Collected data:
-=-=-
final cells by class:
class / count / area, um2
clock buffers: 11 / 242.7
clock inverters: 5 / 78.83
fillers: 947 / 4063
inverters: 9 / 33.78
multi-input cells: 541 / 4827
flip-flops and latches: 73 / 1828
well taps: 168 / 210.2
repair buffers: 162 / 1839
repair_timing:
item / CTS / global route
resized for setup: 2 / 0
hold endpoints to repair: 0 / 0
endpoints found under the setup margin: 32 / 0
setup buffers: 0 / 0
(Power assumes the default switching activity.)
===== src/rtl/router_pkg.sv =====
// Shared constants and width helpers for the 1xN packet router.
// ROUTER_BCAST_EN is handled in the top level; nothing here depends on it.
package router_pkg;

  localparam int ROUTER_DEF_PORTS  = 4;
  localparam int ROUTER_DEF_DATA_W = 8;
  localparam int ROUTER_DEF_DEPTH  = 4;

  function automatic int routerClog2(input int value);
    int width;
    width = 0;
    for (int i = 0; i < 31; i++) begin
      if ((1 << i) < value) width = i + 1;
    end
    return width;
  endfunction

  // One extra bit so the occupancy can represent DEPTH itself.
  function automatic int routerCntW(input int depth);
    return routerClog2(depth) + 1;
  endfunction

endpackage
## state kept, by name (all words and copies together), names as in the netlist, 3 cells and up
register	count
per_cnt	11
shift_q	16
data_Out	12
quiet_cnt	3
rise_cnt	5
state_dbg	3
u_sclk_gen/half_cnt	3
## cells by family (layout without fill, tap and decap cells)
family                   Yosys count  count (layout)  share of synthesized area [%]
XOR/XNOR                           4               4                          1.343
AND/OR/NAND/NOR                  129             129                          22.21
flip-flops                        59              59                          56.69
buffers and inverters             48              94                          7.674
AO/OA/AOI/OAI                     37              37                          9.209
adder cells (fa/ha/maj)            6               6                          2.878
`src/rtl/lsu_pkg.sv`:
```
// Shared encodings and helpers for the load/store memory stage.
package lsu_pkg;

    localparam logic [1:0] SZ_BYTE = 2'b00;
    localparam logic [1:0] SZ_HALF = 2'b01;
    localparam logic [1:0] SZ_WORD = 2'b10;

    localparam logic [6:0] OPC_LOAD  = 7'b0000011;
    localparam logic [6:0] OPC_STORE = 7'b0100011;

    typedef enum logic [1:0] {
        StIdle,
        StReq,
        StWait,
        StResp
    } lsu_state_e;

    // Size 2'b11 is illegal and therefore always reported as misaligned.
    function automatic logic lsu_misaligned(input logic [1:0] size, input logic [1:0] off);
        logic bad;
        case (size)
            SZ_BYTE: bad = 1'b0;
            SZ_HALF: bad = off[0];
            SZ_WORD: bad = (off != 2'b00);
            default: bad = 1'b1;
        endcase
        return bad;
    endfunction

endpackage

```
`src/rtl/lsu_mem_stage_if.sv`:
```
// Request, data-memory and response signals of lsu_mem_stage.
// slave is the stage's own view; master is the view of its environment.
interface lsu_mem_stage_if;

    logic        req_valid;
    logic        req_ready;
    logic        req_we;
    logic [1:0]  req_size;
    logic        req_unsigned;
    logic [31:0] req_addr;
    logic [31:0] req_wdata;

    logic        mem_req;
    logic        mem_we;
    logic [31:0] mem_addr;
    logic [3:0]  mem_be;
    logic [31:0] mem_wdata;
    logic        mem_gnt;
    logic        mem_rvalid;
    logic [31:0] mem_rdata;

    logic        resp_valid;
    logic [31:0] resp_rdata;
    logic        resp_err;
    logic        busy;

    modport slave (
        input  req_valid, req_we, req_size, req_unsigned, req_addr, req_wdata,
        input  mem_gnt, mem_rvalid, mem_rdata,
        output req_ready, mem_req, mem_we, mem_addr, mem_be, mem_wdata,
        output resp_valid, resp_rdata, resp_err, busy
    );

    modport master (
        output req_valid, req_we, req_size, req_unsigned, req_addr, req_wdata,
        output mem_gnt, mem_rvalid, mem_rdata,
        input  req_ready, mem_req, mem_we, mem_addr, mem_be, mem_wdata,
        input  resp_valid, resp_rdata, resp_err, busy
    );

endinterface

```
`src/rtl/lsu_align.sv`:
```
// Byte-lane alignment: store enables/data replication and load extraction/extension.
module lsu_align
    import lsu_pkg::*;
(
    input  logic [1:0]  size_i,
    input  logic [1:0]  offset_i,
    input  logic        unsigned_i,
    input  logic [31:0] wdata_i,
    input  logic [31:0] rdata_i,
    output logic [3:0]  be_o,
    output logic [31:0] wdata_o,
    output logic [31:0] rdata_o
);

    logic [31:0] shifted;
    logic        sign;

    assign shifted = rdata_i >> {offset_i, 3'b000};

    always_comb begin
        be_o    = 4'b0000;
        wdata_o = '0;
        rdata_o = '0;
        sign    = 1'b0;
        case (size_i)
            SZ_BYTE: begin
                be_o    = 4'b0001 << offset_i;
                wdata_o = {4{wdata_i[7:0]}};
                sign    = ~unsigned_i & shifted[7];
                rdata_o = {{24{sign}}, shifted[7:0]};
            end
            SZ_HALF: begin
                be_o    = 4'b0011 << offset_i;
                wdata_o = {2{wdata_i[15:0]}};
                sign    = ~unsigned_i & shifted[15];
                rdata_o = {{16{sign}}, shifted[15:0]};
            end
            SZ_WORD: begin
                be_o    = 4'b1111;
                wdata_o = wdata_i;
                rdata_o = rdata_i;
            end
            default: begin
                be_o = 4'b0000;
            end
        endcase
    end

endmodule

```
`src/rtl/lsu_mem_stage.sv`:
```
// RV32I load/store stage: one access per handshake, word-addressed memory port, 1-cycle response.
// Optional memory wait timeout is compiled in with `define LSU_TIMEOUT_EN.
module lsu_mem_stage
    import lsu_pkg::*;
#(
    parameter int unsigned TIMEOUT_CYCLES = 16
) (
    input logic            clk,
    input logic            rst,
    lsu_mem_stage_if.slave bus
);

    if (TIMEOUT_CYCLES == 0) begin : g_bad_timeout
        $error("TIMEOUT_CYCLES must be non-zero");
    end

    lsu_state_e  state_q;
    logic [31:0] addr_q;
    logic [31:0] wdata_q;
    logic [1:0]  size_q;
    logic        we_q;
    logic        uns_q;
    logic [31:0] rdata_q;
    logic        err_q;

    logic [3:0]  al_be;
    logic [31:0] al_wdata;
    logic [31:0] al_rdata;
    logic        in_req;

    lsu_align u_align (
        .size_i     (size_q),
        .offset_i   (addr_q[1:0]),
        .unsigned_i (uns_q),
        .wdata_i    (wdata_q),
        .rdata_i    (bus.mem_rdata),
        .be_o       (al_be),
        .wdata_o    (al_wdata),
        .rdata_o    (al_rdata)
    );

`ifdef LSU_TIMEOUT_EN
    localparam int unsigned    CntW    = $clog2(TIMEOUT_CYCLES + 1);
    localparam logic [CntW-1:0] CntLast = CntW'(TIMEOUT_CYCLES - 1);

    logic [CntW-1:0] cnt_q;
    logic            expired;

    assign expired = (cnt_q == CntLast);
`endif

    // Memory port is decoded from latched request fields, never from req_* directly.
    assign in_req         = (state_q == StReq);
    assign bus.req_ready  = (state_q == StIdle);
    assign bus.busy       = (state_q != StIdle);
    assign bus.mem_req    = in_req;
    assign bus.mem_we     = in_req & we_q;
    assign bus.mem_addr   = in_req ? {addr_q[31:2], 2'b00} : '0;
    assign bus.mem_be     = in_req ? al_be : '0;
    assign bus.mem_wdata  = in_req ? al_wdata : '0;
    assign bus.resp_valid = (state_q == StResp);
    assign bus.resp_rdata = rdata_q;
    assign bus.resp_err   = err_q;

    always_ff @(posedge clk) begin
        if (rst) begin
            state_q <= StIdle;
            addr_q  <= '0;
            wdata_q <= '0;
            size_q  <= SZ_BYTE;
            we_q    <= 1'b0;
            uns_q   <= 1'b0;
            rdata_q <= '0;
            err_q   <= 1'b0;
`ifdef LSU_TIMEOUT_EN
            cnt_q   <= '0;
`endif
        end else begin
            case (state_q)
                StIdle: begin
                    if (bus.req_valid) begin
                        addr_q  <= bus.req_addr;
                        wdata_q <= bus.req_wdata;
                        size_q  <= bus.req_size;
                        we_q    <= bus.req_we;
                        uns_q   <= bus.req_unsigned;
`ifdef LSU_TIMEOUT_EN
                        cnt_q   <= '0;
`endif
                        if (lsu_misaligned(bus.req_size, bus.req_addr[1:0])) begin
                            state_q <= StResp;
                            err_q   <= 1'b1;
                            rdata_q <= '0;
                        end else begin
                            state_q <= StReq;
                        end
                    end
                end
                StReq: begin
                    if (bus.mem_gnt) begin
`ifdef LSU_TIMEOUT_EN
                        cnt_q <= '0;
`endif
                        if (we_q) begin
                            state_q <= StResp;
                            err_q   <= 1'b0;
                            rdata_q <= '0;
                        end else begin
                            state_q <= StWait;
                        end
                    end
`ifdef LSU_TIMEOUT_EN
                    else if (expired) begin
                        state_q <= StResp;
                        err_q   <= 1'b1;
                        rdata_q <= '0;
                    end else begin
                        cnt_q <= cnt_q + CntW'(1);
                    end
`endif
                end
                StWait: begin
                    if (bus.mem_rvalid) begin
                        state_q <= StResp;
                        err_q   <= 1'b0;
                        rdata_q <= al_rdata;
                    end
`ifdef LSU_TIMEOUT_EN
                    else if (expired) begin
                        state_q <= StResp;
                        err_q   <= 1'b1;
                        rdata_q <= '0;
                    end else begin
                        cnt_q <= cnt_q + CntW'(1);
                    end
`endif
                end
                StResp: begin
                    state_q <= StIdle;
                end
                default: begin
                    state_q <= StIdle;
                end
            endcase
        end
    end

endmodule
```
`src/flat_wrapper.sv`:
```
// flat-port wrapper written by rule: the top's interface ports become plain ports
module lsu_mem_stage_flat import lsu_pkg::*;
#(
    parameter int unsigned TIMEOUT_CYCLES = 16
)
  (clk, rst, bus_req_valid, bus_req_we, bus_req_size, bus_req_unsigned, bus_req_addr, bus_req_wdata, bus_mem_gnt, bus_mem_rvalid, bus_mem_rdata, bus_req_ready, bus_mem_req, bus_mem_we, bus_mem_addr, bus_mem_be, bus_mem_wdata, bus_resp_valid, bus_resp_rdata, bus_resp_err, bus_busy);
  lsu_mem_stage_if bus_i ();
  input logic clk;
  input logic rst;
  input wire logic [$bits(bus_i.req_valid)-1:0] bus_req_valid;
  input wire logic [$bits(bus_i.req_we)-1:0] bus_req_we;
  input wire logic [$bits(bus_i.req_size)-1:0] bus_req_size;
  input wire logic [$bits(bus_i.req_unsigned)-1:0] bus_req_unsigned;
  input wire logic [$bits(bus_i.req_addr)-1:0] bus_req_addr;
  input wire logic [$bits(bus_i.req_wdata)-1:0] bus_req_wdata;
  input wire logic [$bits(bus_i.mem_gnt)-1:0] bus_mem_gnt;
  input wire logic [$bits(bus_i.mem_rvalid)-1:0] bus_mem_rvalid;
  input wire logic [$bits(bus_i.mem_rdata)-1:0] bus_mem_rdata;
  output wire logic [$bits(bus_i.req_ready)-1:0] bus_req_ready;
  output wire logic [$bits(bus_i.mem_req)-1:0] bus_mem_req;
  output wire logic [$bits(bus_i.mem_we)-1:0] bus_mem_we;
  output wire logic [$bits(bus_i.mem_addr)-1:0] bus_mem_addr;
  output wire logic [$bits(bus_i.mem_be)-1:0] bus_mem_be;
  output wire logic [$bits(bus_i.mem_wdata)-1:0] bus_mem_wdata;
  output wire logic [$bits(bus_i.resp_valid)-1:0] bus_resp_valid;
  output wire logic [$bits(bus_i.resp_rdata)-1:0] bus_resp_rdata;
  output wire logic [$bits(bus_i.resp_err)-1:0] bus_resp_err;
  output wire logic [$bits(bus_i.busy)-1:0] bus_busy;
  assign bus_i.req_valid = bus_req_valid;
  assign bus_i.req_we = bus_req_we;
  assign bus_i.req_size = bus_req_size;
  assign bus_i.req_unsigned = bus_req_unsigned;
  assign bus_i.req_addr = bus_req_addr;
  assign bus_i.req_wdata = bus_req_wdata;
  assign bus_i.mem_gnt = bus_mem_gnt;
  assign bus_i.mem_rvalid = bus_mem_rvalid;
  assign bus_i.mem_rdata = bus_mem_rdata;
  assign bus_req_ready = bus_i.req_ready;
  assign bus_mem_req = bus_i.mem_req;
  assign bus_mem_we = bus_i.mem_we;
  assign bus_mem_addr = bus_i.mem_addr;
  assign bus_mem_be = bus_i.mem_be;
  assign bus_mem_wdata = bus_i.mem_wdata;
  assign bus_resp_valid = bus_i.resp_valid;
  assign bus_resp_rdata = bus_i.resp_rdata;
  assign bus_resp_err = bus_i.resp_err;
  assign bus_busy = bus_i.busy;
  lsu_mem_stage #(.TIMEOUT_CYCLES(TIMEOUT_CYCLES)) u_core (.clk(clk), .rst(rst), .bus(bus_i));
endmodule
```
<file path="src/rtl/seq_shift_pkg.sv">
// Shared encodings for the iterative shifter: operation codes and FSM states.
package seq_shift_pkg;

    localparam logic [1:0] OP_SLL = 2'b00;
    localparam logic [1:0] OP_SRL = 2'b01;
    localparam logic [1:0] OP_SRA = 2'b10;

    typedef enum logic [1:0] {
        IDLE  = 2'b00,
        SHIFT = 2'b01,
        DONE  = 2'b10
    } state_e;

endpackage

</file>
<file path="src/rtl/seq_shift_unit_shift_step.sv">
// One iteration of the shifter: moves acc by 2^k in the op direction, or passes it through.
module shift_step
    import seq_shift_pkg::*;
#(
    parameter int XLEN = 32,
    parameter int KW   = 3
) (
    input  logic [XLEN-1:0] acc_i,
    input  logic [KW-1:0]   k_i,
    input  logic [1:0]      op_i,
    input  logic            en_i,
    output logic [XLEN-1:0] acc_o
);

    logic [XLEN-1:0] dist_s;

    // Stage shift by a power of two; reserved op code behaves as a left shift.
    always_comb begin
        dist_s = {{(XLEN-1){1'b0}}, 1'b1} << k_i;
        acc_o  = acc_i;
        if (en_i) begin
            case (op_i)
                OP_SRL:  acc_o = acc_i >> dist_s;
                OP_SRA:  acc_o = $unsigned($signed(acc_i) >>> dist_s);
                default: acc_o = acc_i << dist_s;
            endcase
        end else begin
            acc_o = acc_i;
        end
    end

endmodule

</file>
<file path="src/rtl/seq_shift_unit.sv">
// Iterative EX-stage shifter: resolves one shamt bit per cycle, LSB first, with early exit.
module seq_shift_unit
    import seq_shift_pkg::*;
#(
    parameter  int XLEN = 32,
    localparam int SHW  = $clog2(XLEN)
) (
    input  logic            clk_i,
    input  logic            rst_i,
    input  logic            start_i,
    input  logic [1:0]      op_i,
    input  logic [XLEN-1:0] data_i,
    input  logic [SHW-1:0]  shamt_i,
    input  logic            flush_i,
    output logic            busy_o,
    output logic            done_o,
    output logic [XLEN-1:0] data_o
);

    localparam int KW = $clog2(SHW);

    state_e          state_q, state_d;
    logic [XLEN-1:0] acc_q, acc_d;
    logic [SHW-1:0]  amt_q, amt_d;
    logic [KW-1:0]   k_q, k_d;
    logic [1:0]      op_q, op_d;
    logic [XLEN-1:0] hold_q, hold_d;
    logic [XLEN-1:0] step_s;
    logic            last_s;

    shift_step #(
        .XLEN (XLEN),
        .KW   (KW)
    ) u_step (
        .acc_i (acc_q),
        .k_i   (k_q),
        .op_i  (op_q),
        .en_i  (amt_q[0]),
        .acc_o (step_s)
    );

    // A flush in the DONE cycle must hide the pulse and keep the previous result visible,
    // so the result is shown straight from acc during DONE and captured into hold afterwards.
    assign busy_o = (state_q != IDLE);
    assign done_o = (state_q == DONE) && !flush_i;
    assign data_o = done_o ? acc_q : hold_q;
    assign last_s = (amt_q[SHW-1:1] == {(SHW-1){1'b0}});

    // Next-state and datapath update for the IDLE/SHIFT/DONE sequence.
    always_comb begin
        state_d = state_q;
        acc_d   = acc_q;
        amt_d   = amt_q;
        k_d     = k_q;
        op_d    = op_q;
        case (state_q)
            IDLE: begin
                if (flush_i) begin
                    state_d = IDLE;
                end else if (start_i) begin
                    acc_d   = data_i;
                    amt_d   = shamt_i;
                    op_d    = op_i;
                    k_d     = {KW{1'b0}};
                    state_d = (shamt_i != {SHW{1'b0}}) ? SHIFT : DONE;
                end else begin
                    state_d = IDLE;
                end
            end
            SHIFT: begin
                if (flush_i) begin
                    state_d = IDLE;
                end else begin
                    acc_d   = step_s;
                    amt_d   = amt_q >> 1;
                    k_d     = k_q + {{(KW-1){1'b0}}, 1'b1};
                    state_d = last_s ? DONE : SHIFT;
                end
            end
            DONE: begin
                state_d = IDLE;
            end
            default: begin
                state_d = IDLE;
            end
        endcase
    end

    // Result holding register: captures acc on every delivered done pulse.
    always_comb begin
        hold_d = hold_q;
        if (done_o) begin
            hold_d = acc_q;
        end else begin
            hold_d = hold_q;
        end
    end

    // State and datapath registers with asynchronous active-low reset.
    always_ff @(posedge clk_i or negedge rst_i) begin
        if (!rst_i) begin
            state_q <= IDLE;
            acc_q   <= {XLEN{1'b0}};
            amt_q   <= {SHW{1'b0}};
            k_q     <= {KW{1'b0}};
            op_q    <= 2'b00;
            hold_q  <= {XLEN{1'b0}};
        end else begin
            state_q <= state_d;
            acc_q   <= acc_d;
            amt_q   <= amt_d;
            k_q     <= k_d;
            op_q    <= op_d;
            hold_q  <= hold_d;
        end
    end

endmodule
</file>
**src/rtl/fifo_pkg.sv**
```systemverilog
// Shared helpers for the flagged FIFO: pointer/count widths and the wrapping
// pointer increment used by both FIFO pointers.
package fifo_pkg;

    function automatic int unsigned ptr_width(input int unsigned depth);
        return (depth > 1) ? $clog2(depth) : 1;
    endfunction

    function automatic int unsigned cnt_width(input int unsigned depth);
        return $clog2(depth + 1);
    endfunction

    // Explicit wrap so non-power-of-two depths never rely on natural rollover.
    function automatic int unsigned ptr_next(input int unsigned ptr, input int unsigned depth);
        return (ptr == depth - 1) ? 0 : ptr + 1;
    endfunction

endpackage

```
**src/rtl/fifo_ptr.sv**
```systemverilog
// Wrapping pointer register with an advance enable; instantiated once for the
// write side and once for the read side of the FIFO.
module fifo_ptr
    import fifo_pkg::*;
#(
    parameter int DEPTH = 8,
    parameter int PTR_W = ptr_width(DEPTH)
) (
    input  logic             clk,
    input  logic             rst,
    input  logic             en_i,
    output logic [PTR_W-1:0] ptr_o
);

    logic [PTR_W-1:0] ptr_q;
    logic [PTR_W-1:0] ptr_d;

    always_comb begin
        ptr_d = ptr_q;
        if (en_i) begin
            ptr_d = PTR_W'(ptr_next(32'(ptr_q), DEPTH));
        end
    end

    always_ff @(posedge clk or negedge rst) begin
        if (!rst) begin
            ptr_q <= '0;
        end else begin
            ptr_q <= ptr_d;
        end
    end

    assign ptr_o = ptr_q;

endmodule

```
**src/rtl/fifo_flagged.sv**
```systemverilog
// Single-clock FIFO with occupancy count, almost-full/empty thresholds, sticky
// overflow/underflow flags and an optional first-word-fall-through read port.
module fifo_flagged
    import fifo_pkg::*;
#(
    parameter int DATA_W   = 8,
    parameter int DEPTH    = 8,
    parameter int AF_LEVEL = DEPTH - 1,
    parameter int AE_LEVEL = 1,
    parameter int FWFT     = 0
) (
    input  logic                        clk,
    input  logic                        rst,
    input  logic [DATA_W-1:0]           data_in,
    input  logic                        push,
    input  logic                        pop,
    input  logic                        clr_err,
    output logic [DATA_W-1:0]           data_out,
    output logic                        full,
    output logic                        empty,
    output logic                        almost_full,
    output logic                        almost_empty,
    output logic [cnt_width(DEPTH)-1:0] count,
    output logic                        overflow,
    output logic                        underflow
);

    localparam int PTR_W = ptr_width(DEPTH);
    localparam int CNT_W = cnt_width(DEPTH);
    localparam logic [CNT_W-1:0] CNT_FULL = CNT_W'(DEPTH);
    localparam logic [CNT_W-1:0] CNT_AF   = CNT_W'(AF_LEVEL);
    localparam logic [CNT_W-1:0] CNT_AE   = CNT_W'(AE_LEVEL);

    if (DATA_W < 1 || DEPTH < 2 || !(AE_LEVEL < AF_LEVEL && AF_LEVEL <= DEPTH)) begin : g_bad_params
        $fatal(1, "fifo_flagged: illegal parameters (need DATA_W>=1, DEPTH>=2, AE_LEVEL < AF_LEVEL <= DEPTH)");
    end

    logic [DATA_W-1:0] mem_q [DEPTH];
    logic [PTR_W-1:0]  wr_ptr;
    logic [PTR_W-1:0]  rd_ptr;
    logic [CNT_W-1:0]  count_q;
    logic [CNT_W-1:0]  count_d;
    logic              ovf_q;
    logic              ovf_d;
    logic              unf_q;
    logic              unf_d;
    logic              pop_ok;
    logic              push_ok;

    assign empty        = (count_q == '0);
    assign full         = (count_q == CNT_FULL);
    assign almost_full  = (count_q >= CNT_AF);
    assign almost_empty = (count_q <= CNT_AE);
    assign count        = count_q;
    assign overflow     = ovf_q;
    assign underflow    = unf_q;

    // A pop in the same cycle frees a slot, so a full FIFO still accepts the push.
    assign pop_ok  = pop & ~empty;
    assign push_ok = push & (~full | pop_ok);

    fifo_ptr #(.DEPTH(DEPTH), .PTR_W(PTR_W)) u_wr_ptr (
        .clk   (clk),
        .rst   (rst),
        .en_i  (push_ok),
        .ptr_o (wr_ptr)
    );

    fifo_ptr #(.DEPTH(DEPTH), .PTR_W(PTR_W)) u_rd_ptr (
        .clk   (clk),
        .rst   (rst),
        .en_i  (pop_ok),
        .ptr_o (rd_ptr)
    );

    always_comb begin
        count_d = count_q;
        case ({push_ok, pop_ok})
            2'b10:   count_d = count_q + CNT_W'(1);
            2'b01:   count_d = count_q - CNT_W'(1);
            default: count_d = count_q;
        endcase
    end

    // New error events are OR-ed in after the clear so a same-cycle set wins.
    always_comb begin
        ovf_d = (ovf_q & ~clr_err) | (push & ~push_ok);
        unf_d = (unf_q & ~clr_err) | (pop & empty);
    end

    always_ff @(posedge clk or negedge rst) begin
        if (!rst) begin
            count_q <= '0;
            ovf_q   <= 1'b0;
            unf_q   <= 1'b0;
        end else begin
            count_q <= count_d;
            ovf_q   <= ovf_d;
            unf_q   <= unf_d;
        end
    end

    always_ff @(posedge clk) begin
        if (push_ok) begin
            mem_q[wr_ptr] <= data_in;
        end
    end

    if (FWFT != 0) begin : g_fwft
        assign data_out = mem_q[rd_ptr];
    end else begin : g_registered
        logic [DATA_W-1:0] dout_q;
        logic [DATA_W-1:0] dout_d;

        always_comb begin
            dout_d = dout_q;
            if (pop_ok) begin
                dout_d = mem_q[rd_ptr];
            end
        end

        always_ff @(posedge clk or negedge rst) begin
            if (!rst) begin
                dout_q <= '0;
            end else begin
                dout_q <= dout_d;
            end
        end

        assign data_out = dout_q;
    end

endmodule

```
-=-=-
WHAT IS NEEDED:
Search the lines above for the string "slave", then show every one that has it.

REPLY:
// slave is the stage's own view; master is the view of its environment.
    modport slave (
    lsu_mem_stage_if.slave bus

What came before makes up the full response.